Gedenkschriften van een Paria
Een Gesprek met Harry Domela
door Nico Rost

1.

HET boek van Harry Domela is in de eerste plaats een document van sociale waarde. Het is een sympathiek boek, geschreven door een uiterst sympathiek auteur. Toen Domela gearresteerd werd heeft hij het halve jaar dat hij in voorarrest gehouden werd benut om zijn boek ‘der falsche Prinz’, dat thans in Hollandsche vertaling verschijnt onder den titel ‘van Paria tot Prins van Pruisen’ (een titel die beter den inhoud van het boek weergeeft) te schrijven. Hij vertelt hier niet alleen over hetgeen hij beleefde als ‘Wilhelm, Prinz von Preuszen’, doch bericht ons tevens over zijn zwaar bestaan als soldaat en boerenarbeider, over zijn zwerftochten als vagebond en zijn verblijf in de gevangenis. Hij beschrijft niet alleen de leegheid van den adel in Potsdam en zoovele andere steden, doch schildert ons ook de ellende der dakloozen te Berlijn, den honger van de zwervers te Hamburg, het ellendige bestaan van een boerenknecht in Oost-Pruisen.

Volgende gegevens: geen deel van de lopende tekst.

**config.mk**
```make
export PLATFORM = sky130hd
export DESIGN_NAME = sound
export DESIGN_NICKNAME = sound
export VERILOG_FILES = /design/flow/design.v
export SDC_FILE = /design/flow/constraint.sdc
export NUM_CORES = 4
export LEC_CHECK = 1
export CORE_UTILIZATION = 40
```
**constraint.sdc**
```tcl
current_design sound

set clk_period 10.4
set clk_io_pct 0.2

create_clock -name clk0 -period $clk_period [get_ports {clk}]

set non_clock_inputs [all_inputs -no_clocks]
set_input_delay [expr $clk_period * $clk_io_pct] -clock clk0 $non_clock_inputs
set_output_delay [expr $clk_period * $clk_io_pct] -clock clk0 [all_outputs]
```
**design.v**
```verilog
`timescale 1ns / 1ps
module sound(
    input	clk,
	 input	onoff,
	 input [6:0] note,
	 output o
	 );
	parameter doo = (25000000/262/2);
	parameter re = (25000000/294/2);
	parameter mi = (25000000/330/2);
	parameter fa = (25000000/349/2);
	parameter sol = (25000000/392/2);
	parameter la = (25000000/440/2);
	parameter si = (25000000/494/2);
	reg s_do,s_re,s_mi,s_fa,s_sol,s_la,s_si;
	reg [31:0] cnt1,cnt2,cnt3,cnt4,cnt5,cnt6,cnt7;
	reg sp;
	assign	o = sp;
	always@(posedge clk)
	begin
	if(cnt1 == 0) cnt1 <= doo-1; else cnt1 <= cnt1-1;
	end
	always@(posedge clk) if(cnt1 == 0) s_do <= ~s_do;
	always@(posedge clk)
	begin
	if(cnt2 == 0) cnt2 <= re-1; else cnt2 <= cnt2-1;
	end
	always@(posedge clk) if(cnt2 == 0) s_re <= ~s_re;
	always@(posedge clk)
	begin
	if(cnt3 == 0) cnt3 <= mi-1; else cnt3 <= cnt3-1;
	end
	always@(posedge clk) if(cnt3 == 0) s_mi <= ~s_mi;
	always@(posedge clk)
	begin
	if(cnt4 == 0) cnt4 <= fa-1; else cnt4 <= cnt4-1;
	end
	always@(posedge clk) if(cnt4 == 0) s_fa <= ~s_fa;
	always@(posedge clk)
	begin
	if(cnt5 == 0) cnt5 <= sol-1; else cnt5 <= cnt5-1;
	end
	always@(posedge clk) if(cnt5 == 0) s_sol <= ~s_sol;
	always@(posedge clk)
	begin
	if(cnt6 == 0) cnt6 <= la-1; else cnt6 <= cnt6-1;
	end
	always@(posedge clk) if(cnt6 == 0) s_la <= ~s_la;
	always@(posedge clk)
	begin
	if(cnt7 == 0) cnt7 <= si-1; else cnt7 <= cnt7-1;
	end
	always@(posedge clk) if(cnt7 == 0) s_si <= ~s_si;
	reg[6:0] state = 0;
	reg sclk;
	always@(state)
		if(onoff == 0) sp<=0;
		else
			begin
				case (state)
				0 : sp <= 0;
				1 : sp<=s_sol; 
				2 : sp<=s_sol; 
				3 : sp<=s_la; 
				4 : sp<=s_sol;
				5 : sp<=s_do; 
				6 : sp<=s_; 
				7 : sp<=s_sol; 
				8 : sp<=s_sol;
				9 : sp<=s_la; 
				10 : sp<=s_sol; 
				11 : sp<=s_re; 
				12 : sp<=s_do;
				13 : sp<=s_sol; 
				14 : sp<=s_sol; 
				15 : sp<=s_sol; 
				16 : sp<=s_mi; 
				17 : sp<=s_do; 
				18 : sp<=s_;
				19 : sp<=s_la; 
				20 : sp<=s_fa; 
				21 : sp<=s_fa; 
				22 : sp<=s_mi;
				23 : sp<=s_do; 
				24 : sp<=s_mi; 
				25 : sp<=s_re; 
				26 : sp<=s_sol;
				27 : sp<=s_sol; 
				28 : sp<=s_la; 
				29 : sp<=s_sol; 
				30 : sp<=s_do;
				31 : sp<=s_; 
				32 : sp<=s_sol; 
				33 : sp<=s_sol; 
				34 : sp<=s_la;
				35 : sp<=s_sol; 
				36 : sp<=s_re;
				37 : sp<=s_do; 
				38 : sp<=s_sol; 
				39 : sp<=s_sol;  
				40 : sp<=s_sol; 
				41 : sp<=s_mi; 
				42 : sp<=s_do; 
				43 : sp<=s_; 
				44 : sp<=s_la; 
				45 : sp<=s_fa; 
				46 : sp<=s_fa; 
				47 : sp<=s_mi; 
				48 : sp<=s_do; 
				49 : sp<=s_re; 
				50 : sp<=s_do;
				51 : sp<=s_do; 
				52 : sp<=s_do; 
				53 : sp<=s_do; 
				54 : sp<=s_do; 
				55 : sp<=s_do; 
				56 : sp<=s_do; 
				57 : sp<=s_do; 
				58 : sp<=s_do; 
				59 : sp<=s_do; 
				60 : sp<=s_do; 
				61 : sp<=s_do; 
				62 : sp<=s_do; 
				63 : sp<=s_do; 
				64 : sp<=s_do; 
				65 : sp<=s_do; 
				66 : sp<=s_do; 
				67 : sp<=s_do; 
				68 : sp<=s_do; 
				69 : sp<=s_do; 
				70 : sp<=s_do; 
				71 : sp<=s_do; 
				72 : sp<=s_do; 
				73 : sp<=s_do; 
				74 : sp<=s_do; 
				75 : sp<=s_do; 
				76 : sp<=s_do; 
				77 : sp<=s_do; 
				78 : sp<=s_do; 
				79 : sp<=s_do; 
				80 : sp<=s_do; 
				81 : sp<=s_do; 
				82 : sp<=s_do; 
				83 : sp<=s_do; 
				84 : sp<=s_do; 
				85 : sp<=s_do;
				86 : sp<=s_do;  
				87 : sp<=s_do; 
				88 : sp<=s_do; 
				89 : sp<=s_do; 
				90 : sp<=s_do; 
				91 : sp<=s_do; 
				92 : sp<=s_do; 
				93 : sp<=s_do; 
				94 : sp<=s_do; 
				95 : sp<=s_do; 
				96 : sp<=s_do; 
				97 : sp<=s_do; 
				98 : sp<=s_do; 
				99 : sp<=s_do;  
			endcase
		end
	reg [31:0] cnt;
	always@(posedge clk)
	if(onoff ==0) state <=0; else
	begin
		if(cnt == 10000000) begin state <= state+1; cnt <=0; end
		else cnt <= cnt+1;
	end
endmodule
```
**run.sh**
```bash
#!/bin/bash
# OpenROAD 26Q1-2900-gdf79404cd8, Yosys 0.63+post, stock flow scripts
make -C /OpenROAD-flow-scripts/flow DESIGN_CONFIG=/design/flow/config.mk WORK_HOME=/design/flow/orfs finish
```
==> summary.txt <==
outcome: finished clean
top area contributor share: 35.8%
Flop pwr share: 50.7%
Rel. slew slack: 49.1%
GP Congestion: 0.822
clock slew at reported path FFs: 0.06 ns
CP Data Required Time: 10.55 ns
final instance count without filler cells: 1619
Hold Path End: cnt4[0]
Psw: 0.000367 W
Area Overhead vs Synth: 11.5%
post-DR vias/cell: 5.06
Setup TNS: 0 ns
# hold bufs at CTS: 0
# placed instances: 1571
vias post-DR: 8195
final worst slack: 7.18 ns
Root Driver: clkbuf_16
Post-CTS Setup Inserts: 0
RSZ-0062 raised after global routing: no
Clock Path Buffers: 3
post-layout minimum cycle time: 3.22 ns
Final HPWL DP: 12.4 mm
reg2reg path depth: 7
# rows: 60
Setup-failing EPs final: 0
Syn Inst Count: 1229
Hold Fails Final Rpt: 0
highest clock rate: 0.310 GHz
Synth Flop Type: dfxtp_1
Sw Share: 19.6%
Synth Register Bits: 238
first-pass GRT wire length: 34.4 mm
EDFF count, synth: 38
vias in the first global route: 7566
worst hold path startpoint: cnt4[0]
Avg Synthesized Cell Area: 9.05 sq um
number of I/O pins: 10
Tool Warnings: 36
worst reg-to-reg setup slack: 7.18 ns
H-tree depth: 1
diode count: 0
most common cell in the netlist: dfxtp_1
yosys cell count: 1229
1st-iter DRT viols: 426
origin of the critical flop-to-flop path: cnt3[0]
GRT overflow: 0
Largest cells by area: dfxtp_1 (36%), edfxtp_1 (10%), nor2_1 (6.5%)
Cell Area, Synth: 0.0111 sq mm
count of input and output buffers: 2
reg-to-reg endpoint: s_mi
Final Skew: 0.00450 ns
Max Cap Viol: 0
PD cells: 151 mW/mm^2
DP Worst Slack: 7.19 ns
CTS tree: yes
P_int: 0.00151 W
DR pass1 iterations: 4
initial antenna violation count: 0
crit end category: flop
DRC Markers: 0
Arr. time, crit path: 3.37 ns
Chip Width: 169 microns
final WL: 19.4 mm
Max IR drop VDD: 89.3 uV
ratio of cells with drive above 1 in the final layout: 7.54%
die height: 169 microns
yosys stat area: 0.0111 sq mm
average wire per standard cell: 12.0 microns
Fillers: 2520
worst hold path class: flop to flop
DRT antenna net count: 0
FFs w/ async S/R, synth: 0%
die area: 0.0285 sq mm
Slew @ Worst Pin: 0.763 ns
Tot GR Track Use: 14.5%
Placeable Area: 0.0271 sq mm
TritonCTS Buffers: 26
Initial Utilization: 41.0%
Post-CTS Resized: 0
Min-Delay Path Depth: 1
CP max FO: 20
clock power share: 48.4%
largest net degree at the start of global routing: 45
register pins left without a clock: 1
Synth top cells by count: dfxtp_1 (199), nor2_1 (192), nand2_1 (102), xnor2_1 (78), xor2_1 (78)
critical path type: flop to flop
Leak Pwr: 4.64 nW
Slew Viols, Final: 0
power share of the combinational group: 0.9%
synth warn: 3
Final Util: 45.7%
cycle use final: 31.0%
Worst-Skew Late Latency: 0.52 ns
Distinct cells, synth: 66
largest area contributor in the netlist: dfxtp_1
type of origin of the critical path: flop
number of unconstrained endpoints: 2
==> final cells by class <==
| type | instances | area (sq um) | share of cell area, % |
|---|---|---|---|
| clock buffer | 45 | 865 | 6.98 |
| timing repair buffer | 13 | 97.6 | 0.788 |
| tap | 372 | 465 | 3.76 |
| multi-input combinational | 912 | 5670 | 45.8 |
| sequential | 238 | 5140 | 41.5 |
| clock inverter | 3 | 15.0 | 0.121 |
| inverter | 36 | 135 | 1.09 |
==> cell usage in the layout, fill, tap and decap left out, types with 35 or more instances in the layout <==
cell type / n
nor4_1: 45
nor3_1: 63
dfxtp_1: 199
edfxtp_1: 38
nand2_1: 102
nor2_1: 192
nand3_1: 37
xnor2_1: 78
or4_1: 35
xor2_1: 78
==> cells by family (layout without fill, tap and decap cells) <==
family | Yosys count | in the layout | synth area share [%]
and+or+nand+nor | 625 | 625 | 29.3
DFF | 237 | 237 | 46.1
xor gates and xnor gates | 156 | 156 | 12.3
AOI/OAI and AO/OA | 98 | 98 | 6.02
buffers and inverters | 79 | 97 | 2.72
muxes | 21 | 21 | 2.13
adders and majority gates | 12 | 12 | 1.35
latches | 1 | 1 | 0.135
==> power groups by stage <==
stage         combinational, W  clock [W]  sequential [W]
finish               0.0000173   0.000908        0.000951
global route         0.0000198   0.000976        0.000952
CTS                  0.0000176   0.000941        0.000950
==> how the worst max path moves through the flow <==
stage	startpoint	end	slack [ns]
CTS	cnt3[0]	s_mi	7.17
global route	cnt3[0]	s_mi	6.85
finish	cnt3[0]	s_mi	7.18
==> routing by layer <==
layer  up-vias  GRT usage [%]  routed length, microns
li1       4347              -                       -
met1      3748           22.8                   10100
met2        71           21.9                    8240
met3        29           2.33                     634
met4         0           2.61                     416
met5         -              0                       0
==> per-stage QoR <==
stage	hold WS, ns	cell area [sq um]	total power, W
after floorplan	0.384	11100	0.000980
after global placement	0.399	11500	0.000987
after detailed placement	0.405	11500	0.000988
after CTS	0.422	12400	0.00191
after global routing	0.436	12400	0.00195
final	0.415	12400	0.00188
==> sequential cells by signal, indices dropped and copies added (netlist names) <==
signal / cells
cnt2: 32
state: 7
cnt1: 32
s_la: 1
cnt5: 32
s_fa: 1
cnt6: 32
cnt4: 32
s_do: 1
s_sol: 1
s_re: 1
cnt3: 32
cnt: 32
s_mi: 1
sp: 1
==> critical path: stages (launching register included) <==
cell     delay [ns]
dfxtp_1        0.34
inv_1          0.08
ha_1           0.20
nor4b_1        0.48
nand4_1        0.55
nor2_1         0.34
nand4_1        0.30
inv_1          0.57
Power and IR drop assume default switching activity.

Harry Domela is in Kurland geboren en heeft zijn jeugd in Bauske doorgebracht. Deze jeugd was niet gelukkig. Hij komt in een tehuis voor kinderen in Riga terecht en is reeds op veertienjarigen leeftijd soldaat. De politie brengt hem spoedig over de grens, omdat hij tegen de Letten in het belang van den Baltischen adel gevochten (?) had. Men leze wat Domela over deze episode - over zijn diensttijd bij de Landweer mededeelt: ‘Wenn wir keine Feinde gehabt hätten, hätten wir uns welche erfunden.’ Domela's vrienden wisten meestal niet waarom ze vochten, tegen wie en in wiens belang. Ze vochten echter graag, daarvoor waren ze toch soldaat geworden. Men had weinig te doen, behoefde zich niet uit te sloven, had goed te eten en kon veel doen wat men als burger niet doen kon.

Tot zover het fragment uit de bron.